Guest post by David Durman on JointJS, a JavaScript Diagramming tool (if interested in the topic of online modeling tools, don’t forget to check our list of tools). Enter David

JointJS is a complete toolkit for building fully interactive diagramming and modeling applications that run in modern browsers. JointJS core library is open source. A commercial toolkit, Rappid, is available, that implements all the aspects of a diagramming application. A full feature set, documentation, the library itself and other useful information can be found on our site at http://jointjs.com. A sample demo application is located at http://jointjs.com/rappid.

JointJS follows MVC architecture design and the programmer usually works with models, not views (as it is with graphics libraries). These models (elements and links) build up a graph which is rendered on the screen using browser native SVG (but it is possible to use HTML inside elements too). When the user interacts with the SVG document, models are updated accordingly. By listening to events triggered on the graph, the programmer can respond to all changes and perform custom actions. Graphs can be serialized to/from JSON format with single function call.

JointJs online modeling

Ready-to-use shapes are available for well-known diagrams (ERD, Org chart, FSA, UML, PN, DEVS, and others) and new shapes can be either defined in a declarative fashion reusing existing SVG documents or programmatically rendered.

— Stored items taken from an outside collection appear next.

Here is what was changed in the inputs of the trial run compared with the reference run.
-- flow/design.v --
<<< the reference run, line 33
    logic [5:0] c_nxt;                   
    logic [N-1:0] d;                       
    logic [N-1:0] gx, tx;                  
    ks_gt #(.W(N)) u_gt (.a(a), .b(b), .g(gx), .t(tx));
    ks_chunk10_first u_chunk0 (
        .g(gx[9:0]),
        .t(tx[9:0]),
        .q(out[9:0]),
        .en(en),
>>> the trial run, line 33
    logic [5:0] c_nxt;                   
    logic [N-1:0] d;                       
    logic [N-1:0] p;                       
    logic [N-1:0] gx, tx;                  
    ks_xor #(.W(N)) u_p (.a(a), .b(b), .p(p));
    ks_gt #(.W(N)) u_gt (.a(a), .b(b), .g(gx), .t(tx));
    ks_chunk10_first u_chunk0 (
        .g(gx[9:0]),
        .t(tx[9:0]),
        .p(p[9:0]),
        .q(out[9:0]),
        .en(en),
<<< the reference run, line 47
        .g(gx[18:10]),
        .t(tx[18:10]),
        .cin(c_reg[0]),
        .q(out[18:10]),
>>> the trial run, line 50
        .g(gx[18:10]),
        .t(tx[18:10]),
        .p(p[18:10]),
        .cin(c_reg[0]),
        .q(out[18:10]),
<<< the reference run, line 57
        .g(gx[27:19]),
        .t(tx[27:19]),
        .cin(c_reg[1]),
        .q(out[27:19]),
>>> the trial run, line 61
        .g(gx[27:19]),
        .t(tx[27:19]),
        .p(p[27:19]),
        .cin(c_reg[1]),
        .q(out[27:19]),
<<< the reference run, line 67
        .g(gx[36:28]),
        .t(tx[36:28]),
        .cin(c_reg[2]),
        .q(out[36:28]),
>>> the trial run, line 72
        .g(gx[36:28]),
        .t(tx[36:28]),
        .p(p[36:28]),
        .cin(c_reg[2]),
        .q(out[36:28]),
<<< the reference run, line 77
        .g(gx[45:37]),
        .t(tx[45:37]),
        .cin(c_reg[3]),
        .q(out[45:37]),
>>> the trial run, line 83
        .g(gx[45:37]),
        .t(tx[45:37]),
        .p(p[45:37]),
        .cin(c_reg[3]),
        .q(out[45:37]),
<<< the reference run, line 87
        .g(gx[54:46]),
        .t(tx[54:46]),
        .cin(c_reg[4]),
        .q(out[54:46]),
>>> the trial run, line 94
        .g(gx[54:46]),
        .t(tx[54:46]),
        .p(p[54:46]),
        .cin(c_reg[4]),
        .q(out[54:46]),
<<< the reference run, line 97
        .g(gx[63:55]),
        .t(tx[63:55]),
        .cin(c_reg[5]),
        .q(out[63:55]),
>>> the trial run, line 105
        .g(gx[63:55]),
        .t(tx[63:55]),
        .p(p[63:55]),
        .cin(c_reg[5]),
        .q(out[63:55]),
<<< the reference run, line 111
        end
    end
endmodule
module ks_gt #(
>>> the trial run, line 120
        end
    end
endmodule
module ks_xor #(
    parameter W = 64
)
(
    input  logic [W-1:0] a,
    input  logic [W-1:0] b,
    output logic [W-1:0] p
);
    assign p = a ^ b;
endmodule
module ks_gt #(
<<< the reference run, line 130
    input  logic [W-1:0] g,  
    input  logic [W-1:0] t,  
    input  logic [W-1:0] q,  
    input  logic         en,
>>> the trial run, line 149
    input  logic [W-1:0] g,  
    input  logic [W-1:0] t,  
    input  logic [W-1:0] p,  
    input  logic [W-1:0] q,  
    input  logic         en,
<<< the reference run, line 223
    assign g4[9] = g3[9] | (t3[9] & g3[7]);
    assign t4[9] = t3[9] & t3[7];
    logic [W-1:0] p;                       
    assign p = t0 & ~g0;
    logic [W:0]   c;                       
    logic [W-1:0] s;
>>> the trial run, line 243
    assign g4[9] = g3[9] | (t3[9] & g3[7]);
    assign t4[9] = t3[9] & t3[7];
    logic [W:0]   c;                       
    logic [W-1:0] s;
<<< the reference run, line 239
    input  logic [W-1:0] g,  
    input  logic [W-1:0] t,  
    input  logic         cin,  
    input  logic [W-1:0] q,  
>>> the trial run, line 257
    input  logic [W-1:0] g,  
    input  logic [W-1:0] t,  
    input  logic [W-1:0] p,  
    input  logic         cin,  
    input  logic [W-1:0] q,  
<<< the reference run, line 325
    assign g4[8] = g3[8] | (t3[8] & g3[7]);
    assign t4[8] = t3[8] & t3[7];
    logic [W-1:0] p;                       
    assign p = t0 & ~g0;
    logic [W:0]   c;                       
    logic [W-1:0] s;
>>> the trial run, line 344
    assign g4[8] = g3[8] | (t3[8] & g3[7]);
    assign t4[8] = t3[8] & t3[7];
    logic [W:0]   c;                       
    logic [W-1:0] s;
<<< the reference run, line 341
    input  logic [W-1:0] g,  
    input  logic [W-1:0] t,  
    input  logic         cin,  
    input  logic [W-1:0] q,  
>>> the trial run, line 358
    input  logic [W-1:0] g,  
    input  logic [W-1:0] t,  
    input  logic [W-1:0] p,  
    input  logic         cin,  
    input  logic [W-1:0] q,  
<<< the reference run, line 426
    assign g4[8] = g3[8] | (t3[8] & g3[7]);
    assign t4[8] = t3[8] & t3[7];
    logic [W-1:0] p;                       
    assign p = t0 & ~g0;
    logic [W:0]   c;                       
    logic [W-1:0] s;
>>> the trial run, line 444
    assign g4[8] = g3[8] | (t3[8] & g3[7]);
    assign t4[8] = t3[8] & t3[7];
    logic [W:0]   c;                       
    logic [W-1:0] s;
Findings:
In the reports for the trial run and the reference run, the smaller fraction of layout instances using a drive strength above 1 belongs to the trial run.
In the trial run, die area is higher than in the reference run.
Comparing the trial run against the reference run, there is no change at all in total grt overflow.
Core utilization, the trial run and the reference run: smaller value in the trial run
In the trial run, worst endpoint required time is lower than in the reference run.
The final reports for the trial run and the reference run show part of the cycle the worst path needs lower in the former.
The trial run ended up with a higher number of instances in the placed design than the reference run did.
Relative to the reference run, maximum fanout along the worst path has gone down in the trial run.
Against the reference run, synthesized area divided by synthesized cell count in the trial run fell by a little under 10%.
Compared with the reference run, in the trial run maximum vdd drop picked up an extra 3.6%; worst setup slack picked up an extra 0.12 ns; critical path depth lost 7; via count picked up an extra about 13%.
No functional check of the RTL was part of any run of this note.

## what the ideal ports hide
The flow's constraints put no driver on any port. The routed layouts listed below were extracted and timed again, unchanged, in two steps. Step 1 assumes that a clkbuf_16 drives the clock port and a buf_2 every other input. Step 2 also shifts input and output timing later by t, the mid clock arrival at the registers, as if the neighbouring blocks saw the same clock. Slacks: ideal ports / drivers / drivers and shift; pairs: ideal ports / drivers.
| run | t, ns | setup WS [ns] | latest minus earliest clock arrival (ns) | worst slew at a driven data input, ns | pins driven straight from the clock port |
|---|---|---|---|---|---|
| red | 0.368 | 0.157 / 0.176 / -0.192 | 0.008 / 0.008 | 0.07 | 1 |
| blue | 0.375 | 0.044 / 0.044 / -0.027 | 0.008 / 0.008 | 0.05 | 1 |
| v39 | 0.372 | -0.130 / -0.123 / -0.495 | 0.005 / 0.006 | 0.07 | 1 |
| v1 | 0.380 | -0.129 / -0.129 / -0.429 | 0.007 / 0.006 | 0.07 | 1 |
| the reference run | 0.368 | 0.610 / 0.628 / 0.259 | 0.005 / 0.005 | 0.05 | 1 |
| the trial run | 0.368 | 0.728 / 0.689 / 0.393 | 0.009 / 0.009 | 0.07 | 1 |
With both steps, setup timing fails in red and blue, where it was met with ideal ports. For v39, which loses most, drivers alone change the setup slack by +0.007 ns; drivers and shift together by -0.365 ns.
Context: an optimization exercise on an open-source flow, tuned for small area, a short achievable clock period and few clock cycles. The choices shown serve that exercise and are no tape-out recipe.

==> flow/design.v (excerpt) <==
module brv32p_muldiv (
  input  logic        clk,
  input  logic        rst_n,
  input  logic        start,
  input  logic        hold,        
  input  logic [2:0]  op,          
  input  logic [31:0] a,           
  input  logic [31:0] b,           
  output logic [31:0] result,
  output logic        busy,
  output logic        valid        
);
  localparam logic [2:0] MD_MUL    = 3'b000;
  localparam logic [2:0] MD_MULH   = 3'b001;
  localparam logic [2:0] MD_MULHSU = 3'b010;
  localparam logic [2:0] MD_MULHU  = 3'b011;
  localparam logic [2:0] MD_DIV    = 3'b100;
  localparam logic [2:0] MD_DIVU   = 3'b101;
  localparam logic [2:0] MD_REM    = 3'b110;
  localparam logic [2:0] MD_REMU   = 3'b111;
  logic        mul_sa, mul_sb;
  logic [32:0] mx;                             
  logic [34:0] my;                             
  assign mul_sa = (op[1:0] == 2'b01) || (op[1:0] == 2'b10);
  assign mul_sb = (op[1:0] == 2'b01);
  assign mx = {mul_sa & a[31], a};
  assign my = {{2{mul_sb & b[31]}}, b, 1'b0};
  logic [63:0] prod;
  logic [16:0] bneg, bone, btwo;
  logic pp0_0, pp0_1, pp0_2, pp0_3, pp0_4, pp0_5, pp0_6, pp0_7, pp0_8, pp0_9, pp0_10, pp0_11, pp0_12, pp0_13, pp0_14, pp0_15;
  logic pp0_16, pp0_17, pp0_18, pp0_19, pp0_20, pp0_21, pp0_22, pp0_23, pp0_24, pp0_25, pp0_26, pp0_27, pp0_28, pp0_29, pp0_30, pp0_31;
  logic pp0_32, pp0_33, pp1_0, pp1_1, pp1_2, pp1_3, pp1_4, pp1_5, pp1_6, pp1_7, pp1_8, pp1_9, pp1_10, pp1_11, pp1_12, pp1_13;
  logic pp1_14, pp1_15, pp1_16, pp1_17, pp1_18, pp1_19, pp1_20, pp1_21, pp1_22, pp1_23, pp1_24, pp1_25, pp1_26, pp1_27, pp1_28, pp1_29;
  logic pp1_30, pp1_31, pp1_32, pp1_33, pp2_0, pp2_1, pp2_2, pp2_3, pp2_4, pp2_5, pp2_6, pp2_7, pp2_8, pp2_9, pp2_10, pp2_11;
  ...
clock: 16.0 ns
lec_check: 0
cap_margin: 20
core_margin: 2
core_utilization: 45
place_density: 0.6
setup_slack_margin: 3
slew_margin: 20
standard.sh (not shown) runs the stock make flow with config.mk's settings and CLKGATE_MAP_FILE= SYNTH_SCRIPT=/design/flow/synth_recipe.tcl, a recipe that flattens the netlist after the stock synthesis.
==> flow/flow/run.sh <==
#!/bin/bash
# Own flow: the standard layout, except that the synthesis maps the logic
# with an area-oriented ABC script (flow/abc_area.script) in place of ORFS's
# speed script. Everything else, registers included, is the standard synthesis:
# the same synth_recipe.tcl and ORFS synth.tcl, with only the abc call's script
# swapped. Timing is then repaired by the standard placement and CTS steps.
set -euo pipefail
W=$(pwd)
FLOWDIR=$(cd "$(dirname "${BASH_SOURCE[0]}")" && pwd)

# ORFS synth.tcl with the abc script replaced
sed "s#log_cmd abc {\*}\$abc_args#log_cmd abc {*}[lreplace \$abc_args 0 1 -script $FLOWDIR/abc_area.script]#" \
  "$FLOW_HOME/scripts/synth.tcl" > "$W/own_synth_body.tcl"
grep -q "abc_area.script" "$W/own_synth_body.tcl"
sed "s#source \$::env(SCRIPTS_DIR)/synth.tcl#source $W/own_synth_body.tcl#" \
  "$W/synth_recipe.tcl" > "$W/own_synth.tcl"
grep -q "own_synth_body.tcl" "$W/own_synth.tcl"

# standard.sh with the synthesis script swapped, for the synthesis step only
sed "s#SYNTH_SCRIPT=[^ ]*#SYNTH_SCRIPT=$W/own_synth.tcl#" "$W/standard.sh" > "$W/own_standard.sh"
grep -q "own_synth.tcl" "$W/own_standard.sh"

bash "$W/own_standard.sh" synth > "$W/synth_make.log" 2>&1
bash "$W/standard.sh" finish > "$W/finish_make.log" 2>&1
test -f "$W/out/final.def"
==> flow/flow/abc_area.script <==
strash
dch
map -a
topo
stime -c
The first run finished with timing, DRC and antenna clean.
Rerun with:
==> flow/run.sh (new file) <==
#!/bin/bash
# synth_recipe.tcl (not shown) runs the flow's synth.tcl, then flattens the netlist and writes it again
# the make line also repeats each setting of config.mk as NAME=value (left out here)
make -C /OpenROAD-flow-scripts/flow DESIGN_CONFIG=/design/flow/config.mk WORK_HOME=/design/flow/orfs CLKGATE_MAP_FILE= SYNTH_SCRIPT=/design/flow/synth_recipe.tcl finish
--- a/flow/config.mk
+++ b/flow/config.mk
@@ -11,3 +11,3 @@
 export PLACE_DENSITY = 0.6
-export SETUP_SLACK_MARGIN = 3
+export SETUP_SLACK_MARGIN = 2
 export SLEW_MARGIN = 20
removed: flow/flow/run.sh
removed: flow/flow/abc_area.script
removed: flow/standard.sh
Result:
- design area came out lower by 5.1%
- worst setup slack got worse by 0.63 ns
- area after synthesis grows by 11%
- clock-buffer cell count grows by 1
- worst hold slack is better by 0.0044 ns
- maximum frequency goes down by 4.5%
- non-clock buffer count goes down by 175
Rerun with:
==> flow/flow/run.sh (new file) <==
#!/bin/bash
# Own flow: the standard layout, except that the synthesis maps the logic
# with an area-oriented ABC script (flow/abc_area.script) in place of ORFS's
# speed script. Everything else, registers included, is the standard synthesis:
# the same synth_recipe.tcl and ORFS synth.tcl, with only the abc call's script
# swapped. Timing is then repaired by the standard placement and CTS steps.
set -euo pipefail
W=$(pwd)
FLOWDIR=$(cd "$(dirname "${BASH_SOURCE[0]}")" && pwd)

# ORFS synth.tcl with the abc script replaced
sed "s#log_cmd abc {\*}\$abc_args#log_cmd abc {*}[lreplace \$abc_args 0 1 -script $FLOWDIR/abc_area.script]#" \
  "$FLOW_HOME/scripts/synth.tcl" > "$W/own_synth_body.tcl"
grep -q "abc_area.script" "$W/own_synth_body.tcl"
sed "s#source \$::env(SCRIPTS_DIR)/synth.tcl#source $W/own_synth_body.tcl#" \
  "$W/synth_recipe.tcl" > "$W/own_synth.tcl"
grep -q "own_synth_body.tcl" "$W/own_synth.tcl"

# standard.sh with the synthesis script swapped, for the synthesis step only
sed "s#SYNTH_SCRIPT=[^ ]*#SYNTH_SCRIPT=$W/own_synth.tcl#" "$W/standard.sh" > "$W/own_standard.sh"
grep -q "own_synth.tcl" "$W/own_standard.sh"

bash "$W/own_standard.sh" synth > "$W/synth_make.log" 2>&1
bash "$W/standard.sh" finish > "$W/finish_make.log" 2>&1
test -f "$W/out/final.def"
==> flow/flow/abc_area.script (new file) <==
strash
dch
map -a
topo
stime -c
==> flow/standard.sh (new file) <==
#!/bin/bash
# synth_recipe.tcl (not shown) runs the flow's synth.tcl, then flattens the netlist and writes it again
# the make line also repeats each setting of config.mk as NAME=value (left out here)
make -C /OpenROAD-flow-scripts/flow DESIGN_CONFIG=/design/flow/config.mk WORK_HOME=/design/flow/orfs CLKGATE_MAP_FILE= SYNTH_SCRIPT=/design/flow/synth_recipe.tcl "${@:-finish}"
removed: flow/run.sh
Setup slack improved by 0.037 ns.
Critical path depth went down by 2.
No run of this note included a check of the RTL's function; only the layout flow was run.

[re-timing with driven ports]
The flow's constraints put no driver on any port. The routed layouts listed below were extracted and timed again, unchanged, in two steps. Step 1 assumes that a clkbuf_16 drives the clock port and a buf_2 every other input. Step 2 moves the port delays by t, midway between the first and last clock arrival at a register: inputs arrive t later, outputs are due t later. That takes back most of the time a late clock gives input paths. Three values: ideal, step 1, step 2; two values: the first two.
run | t, ns | slack for setup (ns) | hold slack, ns | worst register clock-pin slew, ns
the first run | 0.436 | 2.652 / 2.549 / 2.549 | 0.457 / 0.457 / 0.457 | 0.10 / 0.10
the second run | 0.474 | 2.025 / 2.001 / 2.001 | 0.462 / 0.462 / 0.462 | 0.09 / 0.09
the third run | 0.435 | 2.061 / 1.998 / 1.998 | 0.465 / 0.465 / 0.465 | 0.09 / 0.09
After both steps setup and hold are still met in every run listed. The setup slack of the first run, which loses most, moves by -0.103 ns with the drivers and by -0.103 ns with both steps.
This is an optimization exercise on Yosys and OpenROAD, whose aim is small area, a short achievable clock period and few clock cycles per item, not a production implementation.
At most, simulation tests tie the RTL to the original design; equivalence was not proved.
Power and IR drop assume default switching activity.

==> job 9278 <==
==> flow/design.v (excerpt) <==
module topModule(
    input clock,
    input reset,
    input start,
    input [7:0] input_a,
    input [7:0] input_b,
    output reg done,
    output [7:0] result
);
==> flow/config.mk <==
export PLATFORM = sky130hd
export DESIGN_NAME = topModule
export DESIGN_NICKNAME = topModule
export VERILOG_FILES = /design/flow/design.v
export SDC_FILE = /design/flow/constraint.sdc
export NUM_CORES = 4
export LEC_CHECK = 0
export ABC_AREA = 1
export CAP_MARGIN = 20
export CORE_AREA = 2 2 68 68
export CTS_BUF_LIST = sky130_fd_sc_hd__clkbuf_2
export DIE_AREA = 0 0 70 70
export SLEW_MARGIN = 20
==> flow/constraint.sdc <==
create_clock -name core_clock -period 10.0 [get_ports {clock}]
set_input_delay 2.0000 -clock core_clock [delete_from_list [all_inputs] [get_ports {clock}]]
set_output_delay 2.0000 -clock core_clock [all_outputs]
set_load 0.01 [all_outputs]
standard.sh (not shown) runs the stock make flow with config.mk's settings and CLKGATE_MAP_FILE= SYNTH_SCRIPT=/design/flow/synth_recipe.tcl, a recipe that flattens the netlist after the stock synthesis.
==> flow/flow/run.sh <==
#!/bin/bash
# The standard layout with these changes:
#  - synthesis maps the logic with our own ABC script (flow/abc.script, area-oriented
#    mapping) instead of ORFS's, and leaves adders to ABC rather than mapping them to
#    full/half-adder cells first (MY_NO_FA). my_synth.tcl is synth_recipe.tcl with an abc
#    wrapper that swaps the script, so the rest of the synthesis (registers and their
#    names) is unchanged;
#  - the port buffers are sky130_fd_sc_hd__buf_1 instead of the slow clkdlybuf4s50_1 that
#    OpenROAD picks by default;
#  - the constant outputs share one tie cell, and CTS inserts no dummy load.
set -euo pipefail
here=$(pwd)
export MY_ABC_SCRIPT=$here/flow/abc.script
export MY_NO_FA=1
bash standard.sh finish \
  "SYNTH_SCRIPT=$here/flow/my_synth.tcl" \
  "BUFFER_PORTS_ARGS=-buffer_cell sky130_fd_sc_hd__buf_1" \
  "SKIP_REPAIR_TIE_FANOUT=1" \
  "CTS_ARGS=-sink_clustering_enable -repair_clock_nets -buf_list sky130_fd_sc_hd__clkbuf_2 -dont_use_dummy_load" > standard.log 2>&1
==> flow/flow/abc.script <==
strash
dch -f
map -a
strash
dch -f
map -D 1400
topo
==> flow/flow/my_synth.tcl <==
proc synth {args} { yosys synth -nofsm -noshare {*}$args }
# Technology mapping with our own ABC script and delay target (MY_ABC_SCRIPT, MY_ABC_D)
# instead of ORFS's; everything else in ORFS's synthesis is unchanged.
proc abc {args} {
  if {[info exists ::env(MY_ABC_SCRIPT)]} {
    set i [lsearch -exact $args -script]
    if {$i >= 0} { lset args [expr {$i + 1}] $::env(MY_ABC_SCRIPT) }
  }
  if {[info exists ::env(MY_ABC_D)]} {
    set i [lsearch -exact $args -D]
    if {$i >= 0} { lset args [expr {$i + 1}] $::env(MY_ABC_D) }
  }
  yosys abc {*}$args
}
# MY_NO_FA: leave adders to ABC instead of mapping them to full/half-adder cells first
if {[info exists ::env(MY_NO_FA)] && $::env(MY_NO_FA)} { set ::env(ADDER_MAP_FILE) "" }
source $::env(SCRIPTS_DIR)/synth.tcl
# left out here: clear keep_hierarchy, flatten, clean up, hide names made inside functions, write 1_2_yosys.v
==> job 6234: changes against job 9278 <==
==> flow/flow/abc.script (replaced) <==
strash
dch -f
map -a
strash
dch -f
map -D 1200
topo
==> qor summary <==
item                                                       job 6234      job 9278
Status                             no timing/DRC/antenna violations  no timing/DRC/antenna violations
Initial standard-cell utilization of the core                 0.150         0.144
Hold Worst Slack                                            1.92 ns       1.92 ns
Total wire length after detailed routing               1240 microns  1310 microns
Combinational Power                                     0.0000318 W   0.0000310 W
Global-route wire length before repair                 2130 microns  2150 microns
Met2 WL post-DR                                         629 microns   659 microns
Final routed wire length divided by cell count         7.14 microns  7.90 microns
Total placed cells including tap cells                          170           163
Fraction of power spent switching nets                        0.342         0.339
Clk pwr                                                 0.0000179 W   0.0000181 W
Compound-Gate Fraction of Synth Area                          0.247         0.248
Fin area                                                  776 sq um     751 sq um
Metal3 WL                                                64 microns    56 microns
Required time reported for the critical path endpoint      10.17 ns      10.16 ns
Crit path largest cell delay                                0.27 ns       0.28 ns
Testbench counts of job 9278, summed over its fixed seeds: cycles 12,000, items 12,000.
Testbench counts of job 6234, summed over its fixed seeds: cycles 12,000, items 12,000.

Commercial plugins implement a wide range of UI components such as Stencil (element palette), Command manager (undo/redo), Selection, Clipboard, Halo (element tools), Inspector, Paper scroll & pan, auto layouts and much more. We’re now finishing testing for our Channel plugin that synchronizes graphs between server and client (possibly multiple clients) which effectively implements real-time collaboration.

Rappid - JointJS

Our goal is to build a powerful and modern toolkit for building visual languages of various kinds. Wherever possible, we try to stick to technologies and frameworks that are known to JavaScript developers so that the learning curve stays shallow. That also means that the standard technologies (SVG, HTML 5, CSS 3) and frameworks (jQuery, Backbone MVC framework) that the programmer uses with JointJS are useful to him elsewhere. We would really appreciate your feedback and would be happy to answer all your questions.